Right, but I don't see how that's relevant. Surely PortletContext.getResource() should be and is using the portlet app's context classloader, but PortalContext does not provide an analogous getResource() method or similar that could reasonably be interpreted to require a classloader resource lookup.

It is important to remember that when a portlet war is "deployed" by a portal a new servlet gets added by the portal container. This servlet "bridges" between the portal and the portlet.

I'm fairly confident that JSR-286 specifies none of those details, so from a standard-compliance perspective that bit is irrelevant. I also acknowledge, however, that that may not be a useful perspective to take if Pluto is already committed to the architecture you describe, and furthermore that it sounds like a reasonable architecture.

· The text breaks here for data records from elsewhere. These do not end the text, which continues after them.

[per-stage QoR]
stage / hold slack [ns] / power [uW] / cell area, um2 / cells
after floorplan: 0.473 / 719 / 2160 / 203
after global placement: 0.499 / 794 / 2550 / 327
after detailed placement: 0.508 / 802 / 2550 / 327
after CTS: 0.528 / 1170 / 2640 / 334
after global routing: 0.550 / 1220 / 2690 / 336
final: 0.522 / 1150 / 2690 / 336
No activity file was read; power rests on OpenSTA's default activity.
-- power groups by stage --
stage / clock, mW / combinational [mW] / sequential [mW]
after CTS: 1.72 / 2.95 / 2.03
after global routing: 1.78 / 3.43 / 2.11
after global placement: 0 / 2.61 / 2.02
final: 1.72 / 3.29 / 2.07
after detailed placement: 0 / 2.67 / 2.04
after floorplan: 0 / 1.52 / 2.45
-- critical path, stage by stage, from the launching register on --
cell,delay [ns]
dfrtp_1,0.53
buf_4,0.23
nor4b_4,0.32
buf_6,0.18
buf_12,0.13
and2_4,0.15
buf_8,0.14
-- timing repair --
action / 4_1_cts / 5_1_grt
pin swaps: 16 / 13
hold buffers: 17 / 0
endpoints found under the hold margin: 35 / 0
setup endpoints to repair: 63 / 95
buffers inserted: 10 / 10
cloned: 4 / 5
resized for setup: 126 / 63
===== src/rtl/steer_demux_trim.sv =====
module steer_demux_trim #(
  parameter int NUM_CARDS = 4,
  parameter int WORD_W = 24,
  parameter int VAL_W = 16,
  parameter int CORR_W = 16,
  parameter int CNT_W = 8,
  parameter logic [NUM_CARDS*CNT_W-1:0] CHIP_COUNTS = {8'd3, 8'd1, 8'd4, 8'd2}
) (
  input  logic                        clk,
  input  logic                        rst,
  input  logic [WORD_W-1:0]           in_word,
  input  logic                        in_valid,
  input  logic [NUM_CARDS*CORR_W-1:0] temp_corr,
  output logic [NUM_CARDS*WORD_W-1:0] out_word,
  output logic [NUM_CARDS-1:0]        out_valid
);
  localparam int CARD_IW = (NUM_CARDS > 1) ? $clog2(NUM_CARDS) : 1;
  localparam int SUM_W = ((VAL_W > CORR_W) ? VAL_W : CORR_W) + 2;
  localparam logic signed [SUM_W-1:0] MAX_S = SUM_W'({VAL_W{1'b1}});

  logic [CARD_IW-1:0] card_q;
  logic [CNT_W-1:0] slot_q;
  logic [WORD_W-1:0] out_arr [NUM_CARDS];

  logic [CNT_W-1:0] cur_chips;
  logic signed [CORR_W-1:0] cur_corr;
  logic signed [SUM_W-1:0] val_ext, corr_ext, sum;
  logic [VAL_W-1:0] trimmed;
  logic last_slot, last_card;
  logic [WORD_W-1:0] fixed_word;

  assign cur_chips = CHIP_COUNTS[int'(card_q)*CNT_W +: CNT_W];
  assign cur_corr  = temp_corr[int'(card_q)*CORR_W +: CORR_W];
  assign val_ext   = SUM_W'(in_word[VAL_W-1:0]);
  assign corr_ext  = SUM_W'(cur_corr);
  assign sum       = val_ext + corr_ext;
  assign trimmed   = (sum < 0) ? '0 : (sum > MAX_S) ? {VAL_W{1'b1}} : sum[VAL_W-1:0];
  assign fixed_word = {in_word[WORD_W-1:VAL_W], trimmed};
  assign last_slot = (slot_q == cur_chips - CNT_W'(1));
  assign last_card = (card_q == CARD_IW'(NUM_CARDS-1));

  always_ff @(posedge clk) begin
    if (rst) begin
      card_q <= '0;
      slot_q <= '0;
    end else if (in_valid) begin
      if (last_slot) begin
        slot_q <= '0;
        card_q <= last_card ? '0 : card_q + CARD_IW'(1);
      end else begin
        slot_q <= slot_q + CNT_W'(1);
      end
    end
  end

  always_ff @(posedge clk) begin
    for (int c = 0; c < NUM_CARDS; c++) begin
      if (rst) out_valid[c] <= 1'b0;
      else out_valid[c] <= in_valid && (int'(card_q) == c);
      if (in_valid && (int'(card_q) == c)) out_arr[c] <= fixed_word;
    end
  end

  for (genvar g = 0; g < NUM_CARDS; g++) begin : g_out
    assign out_word[g*WORD_W +: WORD_W] = out_arr[g];
  end

  a_r5_onehot: assert property (@(posedge clk) disable iff (rst)
    $onehot0(out_valid));
  a_r5_needs_input: assert property (@(posedge clk) disable iff (rst)
    !in_valid |=> (out_valid == '0));
  a_r6_wrap: assert property (@(posedge clk) disable iff (rst)
    (in_valid && last_card && last_slot) |=> (card_q == '0 && slot_q == '0));
  a_r2_header: assert property (@(posedge clk) disable iff (rst)
    in_valid |=> (out_arr[$past(card_q)][WORD_W-1:VAL_W] == $past(in_word[WORD_W-1:VAL_W])));
  a_r7_reset_clear: assert property (@(posedge clk)
    $past(rst) |-> (out_valid == '0 && card_q == '0 && slot_q == '0));
  a_r1_slot_bound: assert property (@(posedge clk) disable iff (rst)
    slot_q < cur_chips);
endmodule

In order to implement the spec EVERY portal must implement something similar. It is simply not possible to have a "generic" portlet communicate with it's portal container unless a portion of the container is "injected" into the porlet webapp somehow. No, you won't see that called out in the spec. They leave that part up to the container to do whatever they need to do to make it work.



Most likely this is where Pluto wants the logging framework to use the Portal's class loader.

I don't think so. The issue description says it's about "determining the LogFactory for a portal/portletcontainer class while being cross-context *invoked from a portlet application*" (emphasis added). I'm having trouble figuring out the failure scenario too, and I'm not sure that when I understand it I will agree that Pluto was doing the wrong thing.

Does it really matter that you understand what they are trying to do? What should matter is what they are trying to do doesn't work properly and they couldn't find a work around.

I'm still at a loss as to how this conversation has devolved to this. This post was meant as an example as to why yet another project is switching away from Commons Logging.

I'll ask again. What is next for Commons Logging? Is there any point in enhancing it to emulate SLF4J? Should it just stay more or less as it is while it slowly loses its customer base?